Below are the entries. Set down exactly the line containing "## logic make-up after synthesis" and each line after it.

### SUPPLIED RECORDS ###

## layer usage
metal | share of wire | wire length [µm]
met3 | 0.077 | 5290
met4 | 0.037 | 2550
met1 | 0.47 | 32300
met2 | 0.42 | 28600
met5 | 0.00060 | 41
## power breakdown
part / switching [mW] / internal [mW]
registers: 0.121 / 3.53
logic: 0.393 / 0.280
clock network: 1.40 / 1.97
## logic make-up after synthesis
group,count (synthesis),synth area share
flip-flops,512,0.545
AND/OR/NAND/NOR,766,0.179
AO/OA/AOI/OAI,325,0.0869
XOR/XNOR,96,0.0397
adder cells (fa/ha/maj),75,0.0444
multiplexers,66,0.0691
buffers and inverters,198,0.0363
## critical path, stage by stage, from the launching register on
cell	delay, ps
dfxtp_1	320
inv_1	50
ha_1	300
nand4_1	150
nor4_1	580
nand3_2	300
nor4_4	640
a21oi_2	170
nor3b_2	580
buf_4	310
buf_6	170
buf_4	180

###

◆ OUTPUT FOR THIS TASK:
## logic make-up after synthesis
group,count (synthesis),synth area share
flip-flops,512,0.545
AND/OR/NAND/NOR,766,0.179
AO/OA/AOI/OAI,325,0.0869
XOR/XNOR,96,0.0397
adder cells (fa/ha/maj),75,0.0444
multiplexers,66,0.0691
buffers and inverters,198,0.0363
## critical path, stage by stage, from the launching register on
cell	delay, ps
dfxtp_1	320
inv_1	50
ha_1	300
nand4_1	150
nor4_1	580
nand3_2	300
nor4_4	640
a21oi_2	170
nor3b_2	580
buf_4	310
buf_6	170
buf_4	180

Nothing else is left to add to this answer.